Mereka telah menemukan seorang mulia, seorang mulia yang sangat menginginkan
keimanan sebagai jalan keselamatan bagi mereka.
“Sungguh telah
datang kepadamu seorang rosul dari kalanganmu sendiri. Berat terasa olehnya
penderitaanmu. Sangat menginginkan (keimanan dan keselamatan) bagimu, amat
belas kasihan lagi penyayang terhadap orang-orang mukmin.” (Qs. at-Taubah: 128)
Tentu
saja, beliau bisa mengayomi kaum lemah karena beliau merasakan penderitaan
mereka. Tentu juga beliau bisa menyuruh orang-orang kaya berderma karena beliau
pun melakukannya lebih dari mereka. Al-Amin,
gelar tak sekedar gelar…
“Muhammad itu
utusan Alloh. Dan orang-orang yang bersamanya keras terhadap orang kafir,
tetapi berkasih sayang di antara sesama mereka. Kamu lihat mereka ruku’ dan
sujud mencari karunia Alloh dan keridhoan-Nya. Tanda-tanda mereka tampak pada
muka mereka dari bekas sujud. Demikianlah sifat mereka dalam Taurot dan sifat
mereka dalam Injil, yaitu seperti tanaman yang mengeluarkan tunasnya maka tunas
itu menjadikan tanamannya kuat lalu menjadi besarlah ia dan tegak lurus di atas
pokoknya. Tanaman itu menyenangkan hati penanam-penanamnya karena Alloh hendak
membuat jengkel hati orang-orang kafir. Alloh menjanjikan kepada orang-orang
yang beriman dan mengajarkan amal sholih di antara mereka ampunan dan pahala
yang besar.” (Qs. al-Fath: 29)
Konstantinopel,
ibukota kekaisaran Romawi Timur yang semula tenang, gempar oleh berita
munculnya seorang Nabi di tengah Jazirah Arab. Nabi itu telah berani mengirim
surat pada penguasa imperium, Heraclius Caesar berisi ajakan masuk agama
‘baru’. Surat itu dibawa oleh duta khusus, ‘Abdulloh ibn Hudzafah as-Sahmi.
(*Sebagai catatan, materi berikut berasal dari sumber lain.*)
### config.mk
export PLATFORM = sky130hd
export DESIGN_NAME = mcct_top
export DESIGN_NICKNAME = d
export VERILOG_FILES = /design/src/design/mcct_pkg.sv /design/src/design/mcct_edge.sv /design/src/design/mcct_top.sv
export SDC_FILE = /design/constraint.sdc
export NUM_CORES = 1
export LEC_CHECK = 0
export ABC_AREA = 1
export CAP_MARGIN = 10
export CORE_ASPECT_RATIO = 1.75
export CORE_MARGIN = 5
export CORE_UTILIZATION = 65
export CTS_CLUSTER_SIZE = 14
export DETAILED_ROUTE_END_ITERATION = 8
export DONT_BUFFER_PORTS = 1
export PLACE_DENSITY = 0.81
export SLEW_MARGIN = 10
export SYNTH_ARGS = -nofsm -noshare
export SYNTH_HDL_FRONTEND = slang
export SYNTH_SLANG_ARGS = --single-unit
export TNS_END_PERCENT = 10
### constraint.sdc
create_clock -name sys_clk -period 8.8 [get_ports sys_clk]
set_input_delay 0.44 -clock sys_clk [delete_from_list [all_inputs] [get_ports sys_clk]]
set_output_delay 0.44 -clock sys_clk [all_outputs]
set_load 0.01 [all_outputs]
**config.mk**
```make
export PLATFORM = sky130hd
export DESIGN_NAME = hlim_irq_mask_events
export DESIGN_NICKNAME = d
export VERILOG_FILES = /design/src/hlim_pkg.sv /design/src/hlim_irq_mask_events.sv
export SDC_FILE = /design/constraint.sdc
export NUM_CORES = 1
export LEC_CHECK = 0
export ABC_AREA = 1
export BUFFER_PORTS_ARGS = -buffer_cell sky130_fd_sc_hd__buf_2
export CORE_AREA = 4 4 125 67
export CTS_CLUSTER_DIAMETER = 150
export DETAILED_ROUTE_END_ITERATION = 16
export DIE_AREA = 0 0 129 71
export PLACE_DENSITY_LB_ADDON = 0.08
export SLEW_MARGIN = 5
export SYNTH_ARGS = -nofsm -noshare
export SYNTH_HDL_FRONTEND = slang
export SYNTH_SLANG_ARGS = --single-unit
```
**constraint.sdc**
```tcl
create_clock -name clk_sys -period 1.5 [get_ports clk_sys]
set_input_delay 0.075 -clock clk_sys [delete_from_list [all_inputs] [get_ports clk_sys]]
set_output_delay 0.075 -clock clk_sys [all_outputs]
set_load 0.05 [all_outputs]
```
`src/rtl/lccc_map.svh`:
```
// Operation
// - bias code upper bits loaded by write
// - bias lsb reset zero, changed by step
// - bias limit caps upper code bits
// - bias step: leading five bits signed
// - bias overflow sets warning, code kept
// - mod code upper bits loaded by write
// - mod lsb reset zero, changed by step
// - mod limit caps upper code bits
// - mod step: leading five bits signed
// - mod overflow sets warning, code kept
// - drive equals mod code minus deemphasis
// - deemphasis mode bits 5:4, amount six bits
// - eq enable bit 3 gates select bits
// - invert bit flips drive sense
// - status bit shows input activity
// - reset: currents off, registers default
// - sense over threshold latches fault
// - fault held until cleared by disable toggle
// - disable high turns currents off
// - normal mode: only step and mode registers writable
`ifndef LCCC_MAP_SVH
`define LCCC_MAP_SVH
// ************************************************************
// register byte addresses
// ************************************************************
`define LCCC_A_TRANSMIT_CONTROL 8'h00
`define LCCC_A_BIAS 8'h04
`define LCCC_A_MOD 8'h08
`define LCCC_A_BLIM 8'h0C
`define LCCC_A_MLIM 8'h10
`define LCCC_A_BSTEP 8'h14
`define LCCC_A_MSTEP 8'h18
`define LCCC_A_EQSEL 8'h1C
`define LCCC_A_DEAMT 8'h20
`define LCCC_A_STATUS 8'h24
`define LCCC_A_MODE 8'h28
// ************************************************************
// fields and defaults
// ************************************************************
`define LCCC_B_INV 0
`define LCCC_B_EQEN 3
`define LCCC_B_DEM_LO 4
`define LCCC_B_DEM_HI 5
`define LCCC_B_EQ_LO 1
`define LCCC_B_EQ_HI 2
`define LCCC_B_STEP_HI 7
`define LCCC_B_STEP_LO 3
`define LCCC_B_ACT 0
`define LCCC_B_BWARN 1
`define LCCC_B_MWARN 2
`define LCCC_B_FAULT 3
`define LCCC_B_OPEN 0
`define LCCC_RST_CODE 9'h000
`define LCCC_RST_LIM 8'hFF
`define LCCC_RST_BYTE 8'h00
`define LCCC_RST_AMT 6'h00
`define LCCC_ACT_WIN 8'hFF
// sync flops start at pin idle levels {disable high, sense low, data low}
// so no false fault or activity edge follows reset
`define LCCC_RST_SYNC 3'h4
`endif

```
`src/rtl/lccc_pkg.sv`:
```
package lccc_pkg;
  typedef struct packed {
    logic [8:0] code;
    logic [7:0] limit;
    logic warn;
  } lccc_chan_s;
  typedef struct packed {
    logic [7:0] transmit_control;
    logic [7:0] eqsel;
    logic [5:0] deAmt;
    logic [7:0] modeCtl;
    logic ack;
    logic [31:0] dat;
  } lccc_regs_s;
endpackage

```
`src/rtl/lccc_core.sv`:
```
`timescale 1ns/10ps
`default_nettype none
`include "lccc_map.svh"
module lccc_core
  import lccc_pkg::*;
(
  input wire logic mclk,
  input wire logic sys_rst,
  input wire logic ce,
  input wire logic wb_cyc_i,
  input wire logic wb_stb_i,
  input wire logic wb_we_i,
  input wire logic [7:0] wb_adr_i,
  input wire logic [3:0] wb_sel_i,
  input wire logic [31:0] wb_dat_i,
  output logic [31:0] wb_dat_o,
  output logic wb_ack_o,
  input wire logic disable_pin,
  input wire logic bias_limit_sense,
  input wire logic data_in_p,
  output logic currentsOn,
  output logic [8:0] biasDrive,
  output logic [8:0] modDrive,
  output logic [5:0] deemphAmountOut,
  output logic [1:0] deemphModeOut,
  output logic eqEnableOut,
  output logic [1:0] eqSelectOut,
  output logic outputInvertOut,
  output logic laser_drive_out_p,
  output logic laser_drive_out_n,
  output logic faultOut,
  output logic faultOe
);
  // ************************************************************
  // pin synchronisers and state
  // ************************************************************
  typedef struct packed {
    lccc_regs_s regs;
    logic dis;
    logic fault;
    logic dat;
    logic act;
    logic [7:0] actCnt;
  } lccc_state_s;
  lccc_state_s st_r, st_nxt;
  logic [2:0] pins;
  logic disS, senseS, dataS;
  logic req, wr, wrOk, clrAll, toggle;
  lccc_chan_s bias, modc;
  logic [9:0] deSub;
  logic [8:0] modEff;
  lccc_sync u_sync (
    .mclk(mclk),
    .sys_rst(sys_rst),
    .ce(ce),
    .din({disable_pin, bias_limit_sense, data_in_p}),
    .dout(pins)
  );
  assign disS = pins[2];
  assign senseS = pins[1];
  assign dataS = pins[0];
  assign req = wb_cyc_i && wb_stb_i && !st_r.regs.ack;
  assign wr = req && wb_we_i && wb_sel_i[0];
  // ************************************************************
  // write gating
  // ************************************************************
  // protects laser: codes and limits writable only in open mode
  assign wrOk = wr && st_r.regs.modeCtl[`LCCC_B_OPEN];
  // disable toggle: falling edge of the synced pin closes the toggle
  assign toggle = st_r.dis && !disS;
  assign clrAll = toggle && !senseS;
  lccc_step_chan u_bias (
    .mclk(mclk),
    .sys_rst(sys_rst),
    .ce(ce),
    .loadUpper(wrOk && wb_adr_i == `LCCC_A_BIAS),
    .upperVal(wb_dat_i[7:0]),
    .loadLimit(wrOk && wb_adr_i == `LCCC_A_BLIM),
    .limitVal(wb_dat_i[7:0]),
    .stepStb(wr && wb_adr_i == `LCCC_A_BSTEP),
    .stepVal(wb_dat_i[7:0]),
    .clrWarn(toggle),
    .chan(bias)
  );
  lccc_step_chan u_mod (
    .mclk(mclk),
    .sys_rst(sys_rst),
    .ce(ce),
    .loadUpper(wrOk && wb_adr_i == `LCCC_A_MOD),
    .upperVal(wb_dat_i[7:0]),
    .loadLimit(wrOk && wb_adr_i == `LCCC_A_MLIM),
    .limitVal(wb_dat_i[7:0]),
    .stepStb(wr && wb_adr_i == `LCCC_A_MSTEP),
    .stepVal(wb_dat_i[7:0]),
    .clrWarn(toggle),
    .chan(modc)
  );
  // ************************************************************
  // register file and status logic
  // ************************************************************
  always_comb begin
    st_nxt = st_r;
    st_nxt.dis = disS;
    st_nxt.dat = dataS;
    st_nxt.regs.ack = req;
    // activity: any edge within a window of cycles
    if (dataS != st_r.dat) begin
      st_nxt.actCnt = `LCCC_ACT_WIN;
      st_nxt.act = 1'b1;
    end else if (st_r.actCnt != 8'h00) begin
      st_nxt.actCnt = st_r.actCnt - 8'h01;
    end else begin
      st_nxt.act = 1'b0;
    end
    // set wins over clear: sense high keeps the latch
    if (clrAll) st_nxt.fault = 1'b0;
    if (senseS) st_nxt.fault = 1'b1;
    if (wr && wb_adr_i == `LCCC_A_MODE) st_nxt.regs.modeCtl = wb_dat_i[7:0];
    if (wrOk && wb_adr_i == `LCCC_A_TRANSMIT_CONTROL) st_nxt.regs.transmit_control = wb_dat_i[7:0];
    if (wrOk && wb_adr_i == `LCCC_A_EQSEL) st_nxt.regs.eqsel = wb_dat_i[7:0];
    if (wrOk && wb_adr_i == `LCCC_A_DEAMT) st_nxt.regs.deAmt = wb_dat_i[5:0];
    st_nxt.regs.dat = 32'h0000_0000;
    if (req && !wb_we_i) begin
      case (wb_adr_i)
        `LCCC_A_TRANSMIT_CONTROL: st_nxt.regs.dat = {24'h000000, st_r.regs.transmit_control};
        `LCCC_A_BIAS: st_nxt.regs.dat = {24'h000000, bias.code[8:1]};
        `LCCC_A_MOD: st_nxt.regs.dat = {24'h000000, modc.code[8:1]};
        `LCCC_A_BLIM: st_nxt.regs.dat = {24'h000000, bias.limit};
        `LCCC_A_MLIM: st_nxt.regs.dat = {24'h000000, modc.limit};
        `LCCC_A_EQSEL: st_nxt.regs.dat = {24'h000000, st_r.regs.eqsel};
        `LCCC_A_DEAMT: st_nxt.regs.dat = {26'h0000000, st_r.regs.deAmt};
        `LCCC_A_STATUS: st_nxt.regs.dat = {28'h0000000, st_r.fault, modc.warn,
          bias.warn, st_r.act};
        `LCCC_A_MODE: st_nxt.regs.dat = {24'h000000, st_r.regs.modeCtl};
        default: st_nxt.regs.dat = 32'h0000_0000;
      endcase
    end
  end
  always_ff @(posedge mclk or posedge sys_rst) begin
    if (sys_rst) begin
      st_r <= '0;
      st_r.dis <= 1'b1;
    end else if (ce) begin
      st_r <= st_nxt;
    end
  end
  // ************************************************************
  // drive outputs
  // ************************************************************
  // deemphasis removes deAmt/64 of the modulation code
  assign deSub = 10'((15'(modc.code) * 15'(st_r.regs.deAmt)) >> 6);
  assign modEff = modc.code - deSub[8:0];
  // reset, disable or fault kill both currents
  assign currentsOn = !sys_rst && !st_r.dis && !st_r.fault;
  assign biasDrive = currentsOn ? bias.code : 9'h000;
  assign modDrive = currentsOn ? modEff : 9'h000;
  assign deemphModeOut = st_r.regs.transmit_control[`LCCC_B_DEM_HI:`LCCC_B_DEM_LO];
  assign deemphAmountOut = st_r.regs.deAmt;
  assign eqEnableOut = st_r.regs.transmit_control[`LCCC_B_EQEN];
  assign eqSelectOut = eqEnableOut ?
    st_r.regs.eqsel[`LCCC_B_EQ_HI:`LCCC_B_EQ_LO] : 2'h0;
  assign outputInvertOut = st_r.regs.transmit_control[`LCCC_B_INV];
  assign laser_drive_out_p = currentsOn && (st_r.dat ^ outputInvertOut);
  assign laser_drive_out_n = currentsOn && !(st_r.dat ^ outputInvertOut);
  assign faultOut = 1'b0;
  assign faultOe = !st_r.fault; // open drain: released means high
  assign wb_ack_o = st_r.regs.ack;
  assign wb_dat_o = st_r.regs.dat;
  // ************************************************************
  // checks
  // ************************************************************
  fault_latch_a: assert property (@(posedge mclk) disable iff (sys_rst)
    ce && senseS |=> !faultOe)
    else $error("fault not latched");
  fault_hold_a: assert property (@(posedge mclk) disable iff (sys_rst)
    st_r.fault && !(ce && clrAll) |=> st_r.fault)
    else $error("fault released early");
  disable_off_a: assert property (@(posedge mclk) disable iff (sys_rst)
    ce && disS |=> biasDrive == 9'h000 && modDrive == 9'h000
    && !laser_drive_out_p && !laser_drive_out_n)
    else $error("current on while disabled");
  eq_gate_a: assert property (@(posedge mclk) disable iff (sys_rst)
    !eqEnableOut |-> eqSelectOut == 2'h0)
    else $error("eq select leaked");
  lock_code_a: assert property (@(posedge mclk) disable iff (sys_rst)
    ce && !st_r.regs.modeCtl[`LCCC_B_OPEN] && !(wr && (wb_adr_i == `LCCC_A_BSTEP))
    |=> $stable(bias.code))
    else $error("bias code changed while locked");
  mod_lock_a: assert property (@(posedge mclk) disable iff (sys_rst)
    ce && !st_r.regs.modeCtl[`LCCC_B_OPEN] && !(wr && (wb_adr_i == `LCCC_A_MSTEP))
    |=> $stable(modc.code))
    else $error("mod code changed while locked");
  limit_lock_a: assert property (@(posedge mclk) disable iff (sys_rst)
    ce && !st_r.regs.modeCtl[`LCCC_B_OPEN] |=> $stable(bias.limit) && $stable(modc.limit)
    && $stable(st_r.regs.transmit_control))
    else $error("setting changed while locked");
  ack_once_a: assert property (@(posedge mclk) disable iff (sys_rst)
    wb_ack_o |=> !wb_ack_o)
    else $error("ack held");
  ack_answer_a: assert property (@(posedge mclk) disable iff (sys_rst)
    ce && req |=> wb_ack_o)
    else $error("request not acked");
  act_set_a: assert property (@(posedge mclk) disable iff (sys_rst)
    ce && dataS != st_r.dat |=> st_r.act)
    else $error("activity missed");
  fault_clear_a: assert property (@(posedge mclk) disable iff (sys_rst)
    ce && clrAll |=> faultOe)
    else $error("fault not cleared");
endmodule // lccc_core
`default_nettype wire

```
`src/rtl/lccc_step_chan.sv`:
```
`timescale 1ns/10ps
`default_nettype none
`include "lccc_map.svh"
module lccc_step_chan
  import lccc_pkg::*;
(
  input wire logic mclk,
  input wire logic sys_rst,
  input wire logic ce,
  input wire logic loadUpper,
  input wire logic [7:0] upperVal,
  input wire logic loadLimit,
  input wire logic [7:0] limitVal,
  input wire logic stepStb,
  input wire logic [7:0] stepVal,
  input wire logic clrWarn,
  output lccc_chan_s chan
);
  lccc_chan_s st_r, st_nxt;
  logic [9:0] sum;
  always_comb begin
    st_nxt = st_r;
    sum = {1'b0, st_r.code} + {{5{stepVal[`LCCC_B_STEP_HI]}},
      stepVal[`LCCC_B_STEP_HI:`LCCC_B_STEP_LO]};
    if (clrWarn) st_nxt.warn = 1'b0;
    if (loadLimit) st_nxt.limit = limitVal;
    if (loadUpper) st_nxt.code = {upperVal, st_r.code[0]};
    else if (stepStb) begin
      // carry out or negative wrap also counts as exceeding
      if (sum[9] || sum[8:1] > st_r.limit) st_nxt.warn = 1'b1;
      else st_nxt.code = sum[8:0];
    end
  end
  always_ff @(posedge mclk or posedge sys_rst) begin
    if (sys_rst) begin
      st_r <= '{code: `LCCC_RST_CODE, limit: `LCCC_RST_LIM, warn: 1'b0};
    end else if (ce) begin
      st_r <= st_nxt;
    end
  end
  assign chan = st_r;
  step_kept_a: assert property (@(posedge mclk) disable iff (sys_rst)
    ce && stepStb && !loadUpper && sum[8:1] > st_r.limit |=> chan.warn && $stable(chan.code))
    else $error("overflow step changed code");
  warn_sticky_a: assert property (@(posedge mclk) disable iff (sys_rst)
    chan.warn && !(ce && clrWarn) |=> chan.warn)
    else $error("warning dropped");
endmodule // lccc_step_chan
`default_nettype wire

```
`src/rtl/lccc_sync.sv`:
```
`timescale 1ns/10ps
`default_nettype none
`include "lccc_map.svh"
module lccc_sync (
  input wire logic mclk,
  input wire logic sys_rst,
  input wire logic ce,
  input wire logic [2:0] din,
  output logic [2:0] dout
);
  logic [2:0] s1_r, s2_r;
  always_ff @(posedge mclk or posedge sys_rst) begin
    if (sys_rst) begin
      s1_r <= `LCCC_RST_SYNC;
      s2_r <= `LCCC_RST_SYNC;
    end else if (ce) begin
      s1_r <= din;
      s2_r <= s1_r;
    end
  end
  assign dout = s2_r;
endmodule // lccc_sync
`default_nettype wire

```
Saat itu, ketepatan Abu Sufyan ibn Harb yang masih musyrik, pemimpin Makkah,
sekaligus pemimpin perlawanan terhadap da’wah sepeninggal Abu Jahl sedang
berada di kota itu. Heraclius memanggilnya untuk ditanyai sebagai orang yang
paling dekat kekerabatannya dengan Rosululloh. Satu kemuliaan akhlaq Abu Sufyan
yang ditunjukkannya saat itu adalah kejujuran Abu Sufyan begitu terus terang
dan jujur menjawab pertanyaan yang diajukan padanya.
Bagian
akhir dari hadits Abu Sufyan yang panjang itu merangkum pembicaraannya dengan
Heraclius. Kata Heraclius, “Aku sudah menanyakan kepadamu tentang nasabnya,
lalu engkau katakan bahwa dia adalah orang yang terpandang di antara kalian.
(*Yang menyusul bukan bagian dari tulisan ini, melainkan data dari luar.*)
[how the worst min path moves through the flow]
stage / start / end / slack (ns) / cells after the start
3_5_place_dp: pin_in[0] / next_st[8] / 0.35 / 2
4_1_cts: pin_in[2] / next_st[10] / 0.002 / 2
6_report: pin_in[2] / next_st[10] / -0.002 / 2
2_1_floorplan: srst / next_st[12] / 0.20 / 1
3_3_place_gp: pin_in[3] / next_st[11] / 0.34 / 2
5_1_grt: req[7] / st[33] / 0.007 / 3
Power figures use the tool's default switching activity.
Memang begitulah para Rosul diutus pada suatu nasab dari kaumnya.
Aku
sudah menanyakan kepadamu apakah pernah ada seseorang di antara kalian
sebelumnya yang mengatakan seperti yang dikatakannya? Lalu engkau mengatakan
tidak ada. Andaikan ada, tentu kukatakan bahwa memang ada orang yang
meniru-niru perkataan yang pernah disampaikan sebelumnya.”
Heraclius
berkata lagi, “Aku sudah menanyakan kepadamu, apakah di antara bapak-bapaknya
ada yang menjadi raja? Engkau katakan tidak ada! Kalaupun ada di antara nenek
moyangnya yang menjadi raja, tentu akan kukatakan bahwa memang ada di sana seseorang
yang sedang mencari-cari kerajaan bapaknya!”
Heraclius
kemudian mengatakan, “Aku sudah menanyakan kepadamu, apakah kalian menuduhnya
pembohong sebelum dia mengatakan apa yang dikatakannya? Kalian katakan tidak.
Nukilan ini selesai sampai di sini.